I personally think that under normal circumstances, we will not use javapcommands much, generally only when we really need to look at the bytecode. But what is exposed in the bytecode is the most complete, and you must have the opportunity to use it. For example, I synchronizedused it when I analyzed the principle javap. By javapbytecode generation, I found synchronizedthe bottom relied ACC_SYNCHRONIZEDnumerals and monitorenter, monitorexittwo instructions to achieve synchronization.

jad

jad is a relatively good decompilation tool, as long as you download an execution tool, you can classdecompile the file. Still the above source code, after using jad decompilation, the content is as follows:

command:jad switchDemoString.class

public class switchDemoString
{
    public switchDemoString()
    {
    }
    public static void main(String args[])
    {
        String str = "world";
        String s;
        switch((s = str).hashCode())
        {
        default:
            break;
        case 99162322:
            if(s.equals("hello"))
                System.out.println("hello");
            break;
        case 113318802:
            if(s.equals("world"))
                System.out.println("world");
            break;
        }
    }
} 

Look, you must understand this code, because isn't this the standard java source code? This is very clear, you can see that the original string switch is implemented through the equals()and hashCode()method.
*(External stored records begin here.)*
[src/hdl/svtg_pkg.sv]
// Package for the six-voice tone generator: widths, codes, controller types,
// frequency and voice-pattern tables, and the controller-to-datapath command.
// Depends on nothing; every other file of the block uses it.
`timescale 1ns / 1ps
`default_nettype none

package svtg_pkg;

   localparam int VOICES   = 6;
   localparam int VOICE_W  = 3;
   localparam int PITCH_W  = 4;
   localparam int PHASE_W  = 20;
   localparam int FREQ_W   = 14;
   localparam int GAIN_W   = 8;
   localparam int DATA_W   = 8;
   localparam int SAMPLE_W = 8;
   localparam int CONTRIB_W = 13;
   localparam int SUM_W    = 15;
   localparam int PROD_W   = 24;
   localparam int MAG_W    = 23;
   localparam int ADDR_W   = 3;

   localparam logic [GAIN_W-1:0] GAIN_RESET = 8'd48;

   // Register index of mix_gain on the CSR port
   localparam logic REG_MIX_GAIN = 1'b0;

   // Item operation codes
   localparam logic OP_WRITE = 1'b0;
   localparam logic OP_TICK  = 1'b1;

   // Saturation bound and divider limit: 128 * 96
   localparam logic [MAG_W-1:0] SAT_LIMIT = 23'd12288;
   localparam logic [6:0] SAT_VALUE = 7'd127;
   localparam logic [7:0] RECIP3 = 8'd171;

   typedef enum logic [1:0] {
      ST_IDLE,
      ST_ACCUM,
      ST_SCALE,
      ST_FINISH
   } state_type;

   typedef struct packed {
      logic               load_write;
      logic               clear_sum;
      logic               step_voice;
      logic [VOICE_W-1:0] voice;
      logic               scale;
      logic               finish;
   } cmd_type;

   localparam logic [FREQ_W-1:0] FREQ_ROM [VOICES][16] = '{
      '{14'd0, 14'd987, 14'd1046, 14'd1108, 14'd1174, 14'd1244, 14'd1318, 14'd1396,
        14'd1479, 14'd1567, 14'd1661, 14'd1759, 14'd1864, 14'd1975, 14'd0, 14'd0},
      '{14'd0, 14'd1975, 14'd2093, 14'd2217, 14'd2349, 14'd2489, 14'd2637, 14'd2793,
        14'd2959, 14'd3135, 14'd3322, 14'd3519, 14'd3729, 14'd3951, 14'd0, 14'd0},
      '{14'd0, 14'd2637, 14'd2793, 14'd2959, 14'd3135, 14'd3322, 14'd3519, 14'd3729,
        14'd3951, 14'd4186, 14'd4434, 14'd4698, 14'd4978, 14'd5274, 14'd0, 14'd0},
      '{14'd0, 14'd3951, 14'd4186, 14'd4434, 14'd4698, 14'd4978, 14'd5274, 14'd5587,
        14'd5919, 14'd6271, 14'd6644, 14'd7039, 14'd7458, 14'd7902, 14'd0, 14'd0},
      '{14'd0, 14'd5274, 14'd5587, 14'd5919, 14'd6271, 14'd6644, 14'd7039, 14'd7458,
        14'd7902, 14'd8372, 14'd8869, 14'd9397, 14'd9956, 14'd10548, 14'd0, 14'd0},
      '{14'd0, 14'd7902, 14'd8372, 14'd8869, 14'd9397, 14'd9956, 14'd10548, 14'd11175,
        14'd11839, 14'd12543, 14'd13289, 14'd14079, 14'd14917, 14'd15804, 14'd0, 14'd0}
   };

   // Frequency word of one voice at one pitch; voices past the last read zero
   function automatic logic [FREQ_W-1:0] freq_word(input logic [VOICE_W-1:0] voice,
                                                   input logic [PITCH_W-1:0] pitch);
      logic [FREQ_W-1:0] word;
      word = '0;
      if (voice < VOICE_W'(VOICES)) begin
         word = FREQ_ROM[voice][pitch];
      end
      return word;
   endfunction

   // Voice enable pattern from the high nibble of a written byte
   function automatic logic [VOICES-1:0] voice_pattern(input logic [3:0] nib);
      logic [VOICES-1:0] pat;
      case (nib) inside
         4'h2:               pat = 6'b100100;
         4'h7, 4'hA:         pat = 6'b001000;
         4'h9, [4'hD:4'hF]:  pat = 6'b000000;
         default:            pat = 6'b100000;
      endcase
      return pat;
   endfunction

endpackage

`default_nettype wire

[src/hdl/svtg_if.sv]
// Channel interfaces of the tone generator: request item and response item.
// Depends on svtg_pkg for the payload widths.
`timescale 1ns / 1ps
`default_nettype none

interface svtg_req_if;
   logic                          valid;
   logic                          ready;
   logic                          operation;
   logic [svtg_pkg::DATA_W-1:0]   data;

   modport source (output valid, output operation, output data, input ready);
   modport sink   (input valid, input operation, input data, output ready);
endinterface

interface svtg_rsp_if;
   logic                                 valid;
   logic                                 ready;
   logic signed [svtg_pkg::SAMPLE_W-1:0] sample;

   modport source (output valid, output sample, input ready);
   modport sink   (input valid, input sample, output ready);
endinterface

`default_nettype wire

[src/hdl/svtg_ctrl.sv]
// Controller of the tone generator: sequences write items and tick items,
// walks the voices and owns the response valid flag. Depends on svtg_pkg.
`timescale 1ns / 1ps
`default_nettype none

module svtg_ctrl (
   input  wire logic              clock,
   input  wire logic              reset,
   input  wire logic              req_valid,
   input  wire logic              req_operation,
   output logic                   req_ready,
   output logic                   rsp_valid,
   input  wire logic              rsp_ready,
   output svtg_pkg::cmd_type      cmd
);

   svtg_pkg::state_type state_ff, state_in;
   logic [svtg_pkg::VOICE_W-1:0] voice_ff, voice_in;
   logic rsp_valid_ff, rsp_valid_in;

   // State, voice counter and response flag
   always_ff @(posedge clock) begin
      if (reset) begin
         state_ff     <= svtg_pkg::ST_IDLE;
         voice_ff     <= '0;
         rsp_valid_ff <= 1'b0;
      end else begin
         state_ff     <= state_in;
         voice_ff     <= voice_in;
         rsp_valid_ff <= rsp_valid_in;
      end
   end

   // Next state and commands
   always_comb begin
      state_in       = state_ff;
      voice_in       = voice_ff;
      rsp_valid_in   = rsp_valid_ff && !rsp_ready;
      req_ready      = 1'b0;
      cmd            = '0;
      cmd.voice      = voice_ff;
      case (state_ff)
         svtg_pkg::ST_IDLE: begin
            req_ready = 1'b1;
            if (req_valid) begin
               if (req_operation == svtg_pkg::OP_TICK) begin
                  cmd.clear_sum = 1'b1;
                  voice_in      = '0;
                  state_in      = svtg_pkg::ST_ACCUM;
               end else begin
                  cmd.load_write = 1'b1;
               end
            end
         end
         svtg_pkg::ST_ACCUM: begin
            cmd.step_voice = 1'b1;
            voice_in       = voice_ff + 1'b1;
            if (voice_ff == svtg_pkg::VOICE_W'(svtg_pkg::VOICES - 1)) begin
               state_in = svtg_pkg::ST_SCALE;
            end
         end
         svtg_pkg::ST_SCALE: begin
            cmd.scale = 1'b1;
            state_in  = svtg_pkg::ST_FINISH;
         end
         svtg_pkg::ST_FINISH: begin
            // hold until the output register is free
            if (!rsp_valid_ff || rsp_ready) begin
               cmd.finish   = 1'b1;
               rsp_valid_in = 1'b1;
               state_in     = svtg_pkg::ST_IDLE;
            end
         end
         default: begin
            state_in = svtg_pkg::ST_IDLE;
         end
      endcase
   end

   assign rsp_valid = rsp_valid_ff;

endmodule

`default_nettype wire

[src/hdl/svtg_datapath.sv]
// Datapath of the tone generator: pitch and enable registers, six phase
// accumulators, voice sum, gain multiply, divide by 96 and saturation.
// Depends on svtg_pkg; driven by svtg_ctrl commands.
`timescale 1ns / 1ps
`default_nettype none

module svtg_datapath (
   input  wire logic                                 clock,
   input  wire logic                                 reset,
   input  wire svtg_pkg::cmd_type                    cmd,
   input  wire logic [svtg_pkg::DATA_W-1:0]          req_data,
   input  wire logic [svtg_pkg::GAIN_W-1:0]          mix_gain,
   output logic signed [svtg_pkg::SAMPLE_W-1:0]      sample
);

   logic [svtg_pkg::PHASE_W-1:0] phase_ff [svtg_pkg::VOICES];
   logic [svtg_pkg::PHASE_W-1:0] phase_in;
   logic [svtg_pkg::VOICES-1:0]  enable_ff;
   logic [svtg_pkg::PITCH_W-1:0] pitch_ff;
   logic signed [svtg_pkg::SUM_W-1:0]  sum_ff, sum_in;
   logic signed [svtg_pkg::PROD_W-1:0] prod_ff;
   logic signed [svtg_pkg::SAMPLE_W-1:0] sample_ff, sample_in;

   logic [svtg_pkg::FREQ_W-1:0]      freq;
   logic                             active;
   logic signed [4:0]                diff;
   logic signed [svtg_pkg::CONTRIB_W-1:0] contrib;
   logic [svtg_pkg::PROD_W-1:0]      prod_abs;
   logic [svtg_pkg::MAG_W-1:0]       mag;
   logic [8:0]                       coarse;
   logic [16:0]                      recip;
   logic [6:0]                       quot;

   // Advance the selected voice and form its contribution
   always_comb begin
      freq     = svtg_pkg::freq_word(cmd.voice, pitch_ff);
      active   = enable_ff[cmd.voice] && (freq != '0);
      phase_in = phase_ff[cmd.voice] + {{(svtg_pkg::PHASE_W - svtg_pkg::FREQ_W){1'b0}}, freq};
      diff     = $signed({1'b0, phase_in[19:16]}) - 5'sd8;
      contrib  = ($signed({{8{diff[4]}}, diff}) <<< 8) - $signed({{8{diff[4]}}, diff});
      sum_in   = sum_ff;
      if (active) begin
         sum_in = sum_ff + $signed({{(svtg_pkg::SUM_W - svtg_pkg::CONTRIB_W){contrib[12]}},
                                    contrib});
      end
   end

   // Divide the magnitude by 96 as (x >> 5) / 3, saturate, restore sign
   always_comb begin
      prod_abs  = prod_ff[svtg_pkg::PROD_W-1] ? (~prod_ff + 1'b1) : prod_ff;
      mag       = prod_abs[svtg_pkg::MAG_W-1:0];
      coarse    = mag[13:5];
      recip     = coarse * svtg_pkg::RECIP3;
      quot      = recip[15:9];
      if (mag >= svtg_pkg::SAT_LIMIT) begin
         quot = svtg_pkg::SAT_VALUE;
      end
      sample_in = prod_ff[svtg_pkg::PROD_W-1] ? -$signed({1'b0, quot}) : $signed({1'b0, quot});
   end

   // Control state: phases, enables, pitch
   always_ff @(posedge clock) begin
      if (reset) begin
         for (int v = 0; v < svtg_pkg::VOICES; v++) begin
            phase_ff[v] <= '0;
         end
         enable_ff <= '0;
         pitch_ff  <= '0;
      end else begin
         if (cmd.load_write) begin
            pitch_ff  <= req_data[3:0] + 1'b1;
            enable_ff <= svtg_pkg::voice_pattern(req_data[7:4]);
         end
         if (cmd.step_voice && active) begin
            phase_ff[cmd.voice] <= phase_in;
         end
      end
   end

   // Sum, product and sample registers
   always_ff @(posedge clock) begin
      if (cmd.clear_sum) begin
         sum_ff <= '0;
      end else if (cmd.step_voice) begin
         sum_ff <= sum_in;
      end
      if (cmd.scale) begin
         prod_ff <= svtg_pkg::PROD_W'(sum_ff * $signed({1'b0, mix_gain}));
      end
      if (cmd.finish) begin
         sample_ff <= sample_in;
      end
   end

   assign sample = sample_ff;

endmodule

`default_nettype wire

[src/hdl/six_voice_tone_generator.sv]
// Top level of the six-voice tone generator: CSR port with the mix gain
// register, controller and datapath. Depends on svtg_pkg, svtg_if, svtg_ctrl,
// svtg_datapath.
//
//   channel   direction  fields                 handshake
//   req_bus   in         operation[0], data[7:0] valid / ready
//   rsp_bus   out        sample[7:0] signed     valid / ready
//   csr_*     in/out     mix_gain at byte 0     APB, pready tied high
//
// A write item is taken straight from idle; a tick item walks the voices one by one
// through the shared phase adder, then a gain multiply state and a divide and
// saturate state into the output register, and only then is the next item taken.
// The output register holds a sample until it is taken; write items are taken
// meanwhile, and a finished tick waits only if the previous sample is still held.
// Reset clears phases, enables, pitch and the gain (to 48).
`timescale 1ns / 1ps
`default_nettype none

module six_voice_tone_generator (
   input  wire logic                          clock,
   input  wire logic                          reset,
   svtg_req_if.sink                           req_bus,
   svtg_rsp_if.source                         rsp_bus,
   input  wire logic                          csr_psel,
   input  wire logic                          csr_penable,
   input  wire logic                          csr_pwrite,
   input  wire logic [svtg_pkg::ADDR_W-1:0]   csr_paddr,
   input  wire logic [31:0]                   csr_pwdata,
   output logic [31:0]                        csr_prdata,
   output logic                               csr_pready
);

   logic [svtg_pkg::GAIN_W-1:0] gain_ff, gain_in;
   svtg_pkg::cmd_type cmd;
   logic reg_sel;

   // Register file: one gain register, written on the access cycle
   assign reg_sel    = csr_paddr[2] == svtg_pkg::REG_MIX_GAIN;
   assign csr_pready = 1'b1;

   always_comb begin
      gain_in = gain_ff;
      if (csr_psel && csr_penable && csr_pwrite && reg_sel) begin
         gain_in = csr_pwdata[svtg_pkg::GAIN_W-1:0];
      end
      csr_prdata = '0;
      if (reg_sel) begin
         csr_prdata = {{(32 - svtg_pkg::GAIN_W){1'b0}}, gain_ff};
      end
   end

   always_ff @(posedge clock) begin
      if (reset) begin
         gain_ff <= svtg_pkg::GAIN_RESET;
      end else begin
         gain_ff <= gain_in;
      end
   end

   svtg_ctrl u_ctrl (
      .clock         (clock),
      .reset         (reset),
      .req_valid     (req_bus.valid),
      .req_operation (req_bus.operation),
      .req_ready     (req_bus.ready),
      .rsp_valid     (rsp_bus.valid),
      .rsp_ready     (rsp_bus.ready),
      .cmd           (cmd)
   );

   svtg_datapath u_datapath (
      .clock    (clock),
      .reset    (reset),
      .cmd      (cmd),
      .req_data (req_bus.data),
      .mix_gain (gain_ff),
      .sample   (rsp_bus.sample)
   );

endmodule

`default_nettype wire

[src/flat_wrapper.sv]
// flat-port wrapper written by rule: the top's interface ports become plain ports
module six_voice_tone_generator_flat 
  (clock, reset, csr_psel, csr_penable, csr_pwrite, csr_paddr, csr_pwdata, csr_prdata, csr_pready, req_bus_valid, req_bus_operation, req_bus_data, req_bus_ready, rsp_bus_valid, rsp_bus_sample, rsp_bus_ready);
  svtg_req_if req_bus_i ();
  svtg_rsp_if rsp_bus_i ();
  input  wire logic clock;
  input  wire logic reset;
  input  wire logic csr_psel;
  input  wire logic csr_penable;
  input  wire logic csr_pwrite;
  input  wire logic [svtg_pkg::ADDR_W-1:0] csr_paddr;
  input  wire logic [31:0] csr_pwdata;
  output logic [31:0] csr_prdata;
  output logic csr_pready;
  input wire logic [$bits(req_bus_i.valid)-1:0] req_bus_valid;
  input wire logic [$bits(req_bus_i.operation)-1:0] req_bus_operation;
  input wire logic [$bits(req_bus_i.data)-1:0] req_bus_data;
  output wire logic [$bits(req_bus_i.ready)-1:0] req_bus_ready;
  output wire logic [$bits(rsp_bus_i.valid)-1:0] rsp_bus_valid;
  output wire logic [$bits(rsp_bus_i.sample)-1:0] rsp_bus_sample;
  input wire logic [$bits(rsp_bus_i.ready)-1:0] rsp_bus_ready;
  assign req_bus_i.valid = req_bus_valid;
  assign req_bus_i.operation = req_bus_operation;
  assign req_bus_i.data = req_bus_data;
  assign req_bus_ready = req_bus_i.ready;
  assign rsp_bus_valid = rsp_bus_i.valid;
  assign rsp_bus_sample = rsp_bus_i.sample;
  assign rsp_bus_i.ready = rsp_bus_ready;
  six_voice_tone_generator u_core (.clock(clock), .reset(reset), .req_bus(req_bus_i), .rsp_bus(rsp_bus_i), .csr_psel(csr_psel), .csr_penable(csr_penable), .csr_pwrite(csr_pwrite), .csr_paddr(csr_paddr), .csr_pwdata(csr_pwdata), .csr_prdata(csr_prdata), .csr_pready(csr_pready));
endmodule
[config.mk]
export PLATFORM = sky130hd
export DESIGN_NAME = six_voice_tone_generator_flat
export DESIGN_NICKNAME = d
export VERILOG_FILES = /design/src/hdl/svtg_pkg.sv /design/src/hdl/svtg_if.sv /design/src/hdl/svtg_ctrl.sv /design/src/hdl/svtg_datapath.sv /design/src/hdl/six_voice_tone_generator.sv /design/src/flat_wrapper.sv
export SDC_FILE = /design/constraint.sdc
export NUM_CORES = 1
export LEC_CHECK = 0
export BUFFER_PORTS_ARGS = -buffer_cell sky130_fd_sc_hd__buf_2
export CORE_ASPECT_RATIO = 0.6
export CORE_MARGIN = 4
export CORE_UTILIZATION = 63
export DETAILED_ROUTE_END_ITERATION = 6
export GPL_TIMING_DRIVEN = 0
export MAX_ROUTING_LAYER = met4
export PLACE_DENSITY = 0.83
export SETUP_SLACK_MARGIN = 0.02
export SYNTH_ARGS = -nofsm -noshare
export SYNTH_HDL_FRONTEND = slang
export SYNTH_HIERARCHICAL = 1
export SYNTH_SLANG_ARGS = --single-unit
[constraint.sdc]
create_clock -name clock -period 11.6 [get_ports clock]
set_clock_uncertainty 0.15 [all_clocks]
set_input_delay 2.32 -clock clock [delete_from_list [all_inputs] [get_ports clock]]
set_output_delay 2.32 -clock clock [all_outputs]
set_load 0.02 [all_outputs]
However, jad has not been updated for a long time. When decompiling the bytecode generated by Java7, there will occasionally be unsupported problems. When decompiling Java 8 lambda expressions, it completely fails.

CFR

Jad is very easy to use, but it hasn t been updated for a long time, so I can only replace him with a new tool. CFR is a good choice. Compared to jad, his syntax may be slightly more complicated, but it s good He can work.

For example, we use cfr to decompile the code just now. Execute the following command:

java -jar cfr_0_125.jar switchDemoString.class --decodestringswitch false 

Get the following code:

public class switchDemoString {
    public static void main(String[] arrstring) {
        String string;
        String string2 = string = "world";
        int n = -1;
        switch (string2.hashCode()) {
            case 99162322: {
                if (!string2.equals("hello")) break;
                n = 0;
                break;
            }
            case 113318802: {
                if (!string2.equals("world")) break;
                n = 1;
            }
        }
        switch (n) {
            case 0: {
                System.out.println("hello");
                break;
            }
            case 1: {
                System.out.println("world");
                break;
            }
        }
    }
} 

Through this code, we can also get the conclusion that the switch of the string is realized by the equals()and hashCode()method.

Compared with Jad, CFR has a lot of parameters, or just the code, if we use the following command, the output will be different:

java -jar cfr_0_125.jar switchDemoString.class

public class switchDemoString {
    public static void main(String[] arrstring) {
        String string;
        switch (string = "world") {
            case "hello": {
                System.out.println("hello");
                break;
            }
            case "world": {
                System.out.println("world");
                break;
            }
        }
    }
} 

So it --decodestringswitchmeans to decode the details of the switch support string. There are similar --decodeenumswitch, --decodefinally, --decodelambdasand so on. In my article on syntactic sugar, I used --decodelambdasthe decompilation of the lambda expression warning. Source code:

public static void main(String... args) {
    List<String> strList = ImmutableList.of("Hollis", " Hollis", " www.hollischuang.com");

    strList.forEach( s -> { System.out.println(s); } );
} 

java -jar cfr_0_125.jar lambdaDemo.class --decodelambdas falseCode after decompilation:

public static/* varargs */void main(String ... args) {
    ImmutableList strList = ImmutableList.of((Object)"Hollis", (Object)"\u516c\u4f17\u53f7\uff1aHollis", (Object)"\u535a\u5ba2\uff1awww.hollischuang.com");
    strList.forEach((Consumer<String>)LambdaMetafactory.metafactory(null, null, null, (Ljava/lang/Object;)V, lambda$main$0(java.lang.String ), (Ljava/lang/String;)V)());
}

private static/* synthetic */void lambda$main$0(String s) {
    System.out.println(s);
} 

There are many other parameters of CFR, which are used in different scenarios, and readers can use them java -jar cfr_0_125.jar --helpto understand. I will not introduce them one by one here.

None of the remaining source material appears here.